Reputation: 843
Inside my Dockerfile I have:
FROM python:3.7
RUN apt update
RUN apt install -y git
RUN groupadd -g 1001 myuser
RUN useradd -u 1001 -g 1001 -ms /bin/bash myuser
USER 1001:1001
USER myuser
WORKDIR /home/myuser
COPY --chown=myuser:myuser requirements.txt ./
ENV PYTHONPATH="/home/myuser/.local/lib/python3.7/site-packages:.:$PYTHONPATH"

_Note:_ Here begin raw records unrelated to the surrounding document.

[config.mk]
export PLATFORM = sky130hd
export DESIGN_NAME = timer_cnt_ctrl
export DESIGN_NICKNAME = d
export VERILOG_FILES = /design/src/rtl/timer_cnt_ctrl.sv
export SDC_FILE = /design/constraint.sdc
export NUM_CORES = 1
export LEC_CHECK = 0
export CORE_MARGIN = 8
export CORE_UTILIZATION = 55
export CTS_BUF_LIST = sky130_fd_sc_hd__clkbuf_8 sky130_fd_sc_hd__clkbuf_16
export CTS_CLUSTER_DIAMETER = 80
export DETAILED_ROUTE_END_ITERATION = 16
export PLACE_DENSITY_LB_ADDON = 0.2
export RECOVER_POWER = 25
export REMOVE_ABC_BUFFERS = 1
export SYNTH_ARGS = -nofsm -noshare
export SYNTH_HDL_FRONTEND = slang
export SYNTH_SLANG_ARGS = --single-unit
export TNS_END_PERCENT = 50
[constraint.sdc]
create_clock -name sys_clk -period 6.8 [get_ports sys_clk]
set_input_delay 1.36 -clock sys_clk [delete_from_list [all_inputs] [get_ports sys_clk]]
set_output_delay 1.36 -clock sys_clk [all_outputs]
set_load 0.1 [all_outputs]
[src/rtl/timer_cnt_ctrl.sv]
// 64-bit free-running timer with power-of-two prescaler, bus-loadable count words and debug halt.
// Debug halt logic is present only when TIMER_HALT_EN is defined; otherwise halt_req is ignored.
module timer_cnt_ctrl (
  input  logic        sys_clk,
  input  logic        sys_rst,
  input  logic        timer_en,
  input  logic        div_en,
  input  logic [3:0]  div_val,
  input  logic        halt_req,
  input  logic        wr_en,
  input  logic [7:0]  reg_sel,
  input  logic [31:0] wdata_counter,
  output logic [63:0] cnt,
  output logic        cnt_tick,
  output logic        cnt_ovf,
  output logic        halted
);

  logic [63:0] cnt_q, cnt_d;
  logic [7:0]  pre_cnt_q, pre_cnt_d;
  logic        cnt_tick_q, cnt_tick_d;
  logic        cnt_ovf_q, cnt_ovf_d;
  logic        timer_en_q, timer_en_d;
  logic        div_en_q, div_en_d;
  logic [3:0]  div_val_q, div_val_d;

  logic        halt_active;
  logic [3:0]  div_clamp;
  logic [8:0]  div_pow;
  logic [7:0]  pre_target;
  logic        div_bypass;
  logic        div_chg;
  logic        en_fall;
  logic        run;
  logic        tick;
  logic        wr_lo;
  logic        wr_hi;
  logic        wr_any;

  logic unused_reg_sel;
  assign unused_reg_sel = ^{reg_sel[7:3], reg_sel[0]};

`ifdef TIMER_HALT_EN
  logic halted_q, halted_d;

  assign halt_active = halt_req & timer_en;
  assign halted_d    = halt_active;

  always_ff @(posedge sys_clk) begin
    if (sys_rst) begin
      halted_q <= 1'b0;
    end else begin
      halted_q <= halted_d;
    end
  end

  assign halted = halted_q;
`else
  logic unused_halt_req;
  assign unused_halt_req = halt_req;
  assign halt_active     = 1'b0;
  assign halted          = 1'b0;
`endif

  // Exponents above 8 behave as 8 (period 256).
  assign div_clamp  = (div_val > 4'd8) ? 4'd8 : div_val;
  assign div_pow    = 9'd1 << div_clamp;
  assign pre_target = div_pow[7:0] - 8'd1;
  assign div_bypass = ~div_en | (div_clamp == 4'd0);

  assign div_chg = timer_en & ((div_en != div_en_q) | (div_val != div_val_q));
  assign en_fall = timer_en_q & ~timer_en;
  assign run     = timer_en & ~halt_active;
  assign tick    = run & ~div_chg & (div_bypass | (pre_cnt_q == pre_target));

  assign wr_lo  = wr_en & reg_sel[1];
  assign wr_hi  = wr_en & reg_sel[2];
  assign wr_any = wr_lo | wr_hi;

  always_comb begin
    pre_cnt_d = pre_cnt_q;
    if (!timer_en) begin
      pre_cnt_d = 8'd0;
    end else if (halt_active) begin
      pre_cnt_d = pre_cnt_q;
    end else if (div_chg || div_bypass || tick) begin
      pre_cnt_d = 8'd0;
    end else begin
      pre_cnt_d = pre_cnt_q + 8'd1;
    end
  end

  // A bus write beats both the disable-clear and a pending tick.
  always_comb begin
    cnt_d = cnt_q;
    if (wr_any) begin
      if (wr_lo) cnt_d[31:0]  = wdata_counter;
      if (wr_hi) cnt_d[63:32] = wdata_counter;
    end else if (en_fall) begin
      cnt_d = 64'd0;
    end else if (tick) begin
      cnt_d = cnt_q + 64'd1;
    end
  end

  always_comb begin
    cnt_tick_d = tick & ~wr_any;
    cnt_ovf_d  = tick & ~wr_any & (&cnt_q);
    timer_en_d = timer_en;
    div_en_d   = div_en;
    div_val_d  = div_val;
  end

  always_ff @(posedge sys_clk) begin
    if (sys_rst) begin
      cnt_q      <= 64'd0;
      pre_cnt_q  <= 8'd0;
      cnt_tick_q <= 1'b0;
      cnt_ovf_q  <= 1'b0;
      timer_en_q <= 1'b0;
      div_en_q   <= 1'b0;
      div_val_q  <= 4'd0;
    end else begin
      cnt_q      <= cnt_d;
      pre_cnt_q  <= pre_cnt_d;
      cnt_tick_q <= cnt_tick_d;
      cnt_ovf_q  <= cnt_ovf_d;
      timer_en_q <= timer_en_d;
      div_en_q   <= div_en_d;
      div_val_q  <= div_val_d;
    end
  end

  assign cnt      = cnt_q;
  assign cnt_tick = cnt_tick_q;
  assign cnt_ovf  = cnt_ovf_q;

endmodule

Yosys cells after proc, flatten, opt, wreduce, memory -nomap -nowiden. Cells that the tools add are included.

Word-level logic and storage cells: 48. Bits of input ports: 50. Bits in registers: 80. Output and inout bits: 67.

Eq/ne operators: 5. Shift operators: 1. $lt $le $gt $ge: 1. Bitwise operators: 16. Reductions and logical operators: 8. Mux-type cells: 6. Add/subtract/negate cells: 3.

Operators with widths (number): $mux 64 (3); $add 64x1->64 const B (1); $mux 32 (2); $reduce_and 64->1 (1); $add 8x1->8 const B (1); $and 1x1->1 (8); $eq 8x8->1 (1); $shl 1x4->8 const A (1); $sub 8x1->8 const B (1); $gt 4x4->1 const B (1); $logic_not 4->1 (1); $mux 4 (1); $ne 2x2->1 const B (2); $ne 4x4->1 (1); $not 1->1 (4); $or 1x1->1 (4); $reduce_and 2->1 (2); $reduce_bool 3->1 (1); $reduce_or 3->1 (1); $logic_or 1x1->1 (2); $ne 1x1->1 (1).

Depth between registers and ports, before layout.
Depth in word-level cells: 10. Mapped depth: 13. Gate-level depth less buffers: 10.

Worst setup path before layout. Ideal clock, no wire load.

Path type: input -> register. Start point: input port div_val[1]. End point: register cnt_q[58], in the netlist cnt[58]. Slack: 3.115 ns. Library setup time: 0.091 ns. Stages on the path: 13. Required time: 6.709 ns. Data arrival time: 3.594 ns. Path buffers: 3. Cell sequence: buf_2 -> nor2_1 -> nand2_1 -> ha_1 -> or3_1 -> a21o_1 -> o211ai_2 -> nor4b_4 -> or2_0 -> buf_2 -> buf_4 -> nor2_1 -> a311oi_1.

Longest elaborated chain between the ends: 9. Elaborated cells on any way between the ends: 16. Classes of those cells: 1 x add/sub; 1 x order compare; 2 x eq/ne; 1 x shift; 1 x mux; 7 x bitwise; 3 x reduce/logical.

Ends and longest elaborated chain: start: declaration (RTL line 8) `input logic [3:0] div_val,`; $gt 4x4->1 (RTL line 66) `assign div_clamp = (div_val > 4'd8) ? 4'd8 : div_val;`; $mux 4 (RTL line 66); $shl 1x4->8 (RTL line 67) `assign div_pow = 9'd1 << div_clamp;`; $sub 8x1->8 (RTL line 68) `assign pre_target = div_pow[7:0] - 8'd1;`; $eq 8x8->1 (RTL line 74) `assign tick = run & ~div_chg & (div_bypass | (pre_cnt_q == pre_target));`; $or 1x1->1 (RTL line 74); $and 1x1->1 * (RTL line 74); $reduce_bool 3->1 (no line) *; $reduce_and 2->1 (no line) *; end signal: assignment (RTL line 124) `cnt_q <= cnt_d;`; end: declaration (RTL line 19) `logic [63:0] cnt_q, cnt_d;`.

Mark *: on every way between the ends. The rest lies on a longest branch, timed or not. A chain may end at the register's enable or synchronous reset.

Final worst setup path.
Start point: input port div_val[2]. End point: register cnt_q[50], in the netlist cnt[50].

The elaborated chain is that of the path after synthesis.

==> results.json <==
{
  "die_w_um": 113.8,
  "holdWs_ps": 474.6,
  "syn_inst": 709,
  "ios": 117,
  "crit_type": "input pin to register",
  "cap_violations": 1,
  "tightest_slew_ps": 3453,
  "synth_edf_count": 0,
  "grt_antenna_before_repair": 0,
  "vias_per_cell": 6.560,
  "period_share_pct": 69.48,
  "post-cts-setup-buffers": 0,
  "crit_fanout": 12,
  "final_nets": 842,
  "grtUsageTotal_pct": 27.21,
  "grt_pass1_vias": 5786,
  "synth_top_flop_cell": "dfxtp_1",
  "hold_viol": 0,
  "yosysSeqAreaShare_pct": 30.43,
  "syn_avg_cell_area_um2": 7.422,
  "rsz0062_at_grt": "no",
  "yosysWarningCount": 0,
  "timing.setup.tns_ps": 0,
  "p_int_uw": 780.8,
  "antenna_cells": 0,
  "p_comb_share_pct": 28.2,
  "hpwl_mm": 12.74,
  "grt-ovfl-total": 0,
  "htree_levels": 3,
  "fp.dieH_um": 113.8,
  "cp-start-kind": "input pin",
  "pwr-share-clk_pct": 30.3,
  "mostFrequentLayoutCells": "122 x nand2_1, 80 x dfxtp_1, 77 x clkdlybuf4s50_1",
  "drtIter0Drc": 704,
  "cts.path.max_buffers": 2,
  "numCtsBuffers": 9,
  "drv_slew": 75,
  "drt_first_pass_iters": 7,
  "synthArstFlopShare_pct": 0,
  "drc_errors": 0,
  "clk_latency_ps": 370,
  "ys_ff_latch": 80,
  "powerDensity_mw_per_mm2": 191.3,
  "io_buffers": 108,
  "final_common_cell": "nand2_1",
  "cts-resized-gates": 0,
  "multiInputGateArea_mm2": 0.003420,
  "ctsHoldBuffers": 0,
  "arrival_ps": 4820,
  "nFillCells": 765,
  "p_switching_uw": 474.0,
  "switching_share_pct": 37.77,
  "grt_max_degree": 75,
  "power_frac_seq_pct": 41.5,
  "vias": 6055,
  "seq_area_mm2": 0.001602,
  "finalSetupViolations": 0,
  "max-vdd-ir-drop_mv": 0.1373,
  "utilization_pct": 70.65,
  "start_util_pct": 56.68,
  "wire_per_inst_um": 19.85,
  "fmax_ghz": 0.2116,
  "netlist_area_mm2": 0.005263,
  "fp.dieArea_mm2": 0.01295,
  "netlist.area_leader.share_pct": 30.43,
  "synthToLayoutAreaGrowth_pct": 24.63,
  "wl_mm": 18.33,
  "rows": 35,
  "ant_nets": 0,
  "synth.area.top_cells": "dfxtp_1 30%, nand2_1 8.7%, a21oi_1 6.1%",
  "post-route-min-period_ps": 4725,
  "drive_gt1_share_pct": 6.171,
  "cp.required_ps": 6900,
  "gpl.final_weighted_congestion": 0.9240,
  "worst_clock_skew_ps": 13.01,
  "cts_tree": "built",
  "p_leak_nw": 2.230,
  "violations": "max-capacitance violations, max-slew violations",
  "cts-root-buf": "clkbuf_8",
  "run_status": "finished with violations",
  "clk_pin_slew_worst_paths_ps": 80,
  "min_path_type": "register to register",
  "synth_area_leader_cell": "dfxtp_1",
  "synthDistinctLibCells": 75,
  "worstSetupEndpointType": "register",
  "slew_headroom_pct": -130.2,
  "core-area_mm2": 0.009284,
  "cts_sinks": 80,
  "grt_pass1_wl_mm": 28.99
}
## cells by family (layout without fill, tap and decap cells)
logic type               Yosys count  in the layout  share of synthesized area [%]
multiplexers                       6              6                          1.213
XOR/XNOR                          22             22                          3.804
buffers and inverters             55            140                          4.684
other                              1              1                        0.07126
adder cells (fa/ha/maj)            3              3                         0.7133
flip-flops                        80             80                          30.43
AND/OR/NAND/NOR                  332            332                          32.50
AO/OA/AOI/OAI                    210            210                          26.58
## flip-flops by register name, indices dropped and copies added, names as in the netlist
signal      count
div_en_q        1
timer_en_q      1
div_val_q       4
cnt            64
cnt_tick        1
pre_cnt_q       8
cnt_ovf         1
## cell usage after synthesis (all sizes together) (15+ instances only)
master,n
o31ai,17
o21ai,32
nor3,25
clkbuf,30
nand2,123
nand4,21
a21oi,64
and3,19
o32ai,19
a31oi,15
dfxtp,80
buf,17
nor2,56
nand3,28
## through the flow
| step | total power, mW | cells | worst slack, ps | instance area (µm²) |
|---|---|---|---|---|
| final | 1.255 | 923 | 2075 | 6559 |
| after global routing | 1.292 | 923 | 1806 | 6559 |
| after CTS | 1.253 | 923 | 2151 | 6564 |
| after detailed placement | 0.8822 | 907 | 1784 | 6349 |
| after global placement | 0.8765 | 907 | 1853 | 6349 |
| after floorplan | 0.7628 | 662 | 2164 | 5046 |
## power by group through the flow
stage	clock, mW	combinational, mW	sequential, mW
finish	0.380	0.354	0.520
detailed placement	0	0.352	0.530
global route	0.398	0.371	0.523
CTS	0.381	0.353	0.519
floorplan	0	0.102	0.661
global placement	0	0.348	0.528
## cell type report
class / instances / area share, %
inverters: 8 / 0.4578
flip-flops and latches: 80 / 24.42
well taps: 129 / 2.461
clock buffers: 11 / 2.308
repair buffers: 116 / 17.25
multi-input cells: 574 / 52.14
clock inverters: 5 / 0.9729
## path summary, 6_finish.rpt
path	depth (start not counted)	slack [ps]	to	startpoint
worst min register to register	1	470	pre_cnt_q[0]	pre_cnt_q[0]
worst min-delay path	1	470	pre_cnt_q[0]	pre_cnt_q[0]
worst max register to register	8	3490	cnt[58]	cnt[0]
worst max-delay path	11	2080	cnt[50]	div_val[2]
## worst max-delay path, cell delays in order
cell and delay (ps):
clkdlybuf4s50_1 660, nor2_1 230, nand2_1 70, ha_1 260
or3_1 410, a21o_1 180, o211ai_2 80, nor4b_4 470
or2_0 640, buf_4 340, o311ai_0 120
## routing by layer
metal	share of wire [%]	track usage, %
met1	41	34.09
met2	46	43.39
met3	11	7.026
met4	2.6	11.18
met5	0	0
Power figures use the tool's default switching activity.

RUN python3.7 -m pip install -r requirements.txt
COPY --chown=myuser:myuser . .
ENV PATH="/home/myuser/.local/bin/:$PATH"
ENV HOME=/home/myuser
ENV PYTHONHASHSEED=1
EXPOSE 8001
CMD [ "python3.7", "app.py" ]
During the build, pip list
displays all the libraries correctly:
basicauth 0.4.1
pip 21.1.1
python-dateutil 2.8.1
pytz 2019.1
PyYAML 5.1.1
requests 2.22.0
setuptools 56.0.0
six 1.16.0
urllib3 1.25.11
wheel 0.36.2
But once OpenShift deploys the container, I only get the following libraries installed:
WARNING: The directory '/home/myuser/.cache/pip' or its parent directory is not owned or is not writable by the current user. The cache has been disabled. Check the permissions and owner of that directory. If executing pip with sudo, you should use sudo's -H flag.
Package Version
---------- -------
pip 21.1.1
setuptools 56.0.0
wheel 0.36.2
The CMD command runs as expected, but none of the packages are installed...
Traceback (most recent call last :
File "app.py", line 16, in ‹module>
import requests
ModuleNotFoundError: No module named 'requests'
Upvotes: 0
Views: 1025
Reputation: 54249
A revised Dockerfile more in line with standard practices:
FROM python:3.7
RUN apt update && \
apt install -y --no-install-recommends git && \
rm -rf /var/lib/apt/lists/*
WORKDIR /app
COPY requirements.txt .
RUN python3.7 -m pip install -r requirements.txt
COPY . .
ENV PYTHONHASHSEED=1
USER nobody
CMD [ "python3.7", "app.py" ]
I combined the initial RUN
layers for a smaller image, and cleaned up the apt lists before exiting the layer. Packages are installed globally as root, and then only after that it changes to runtime user. In this case unless you very specifically need a homedir, I would stick with nobody
/65534 as the standard way to express "low privs runtime user".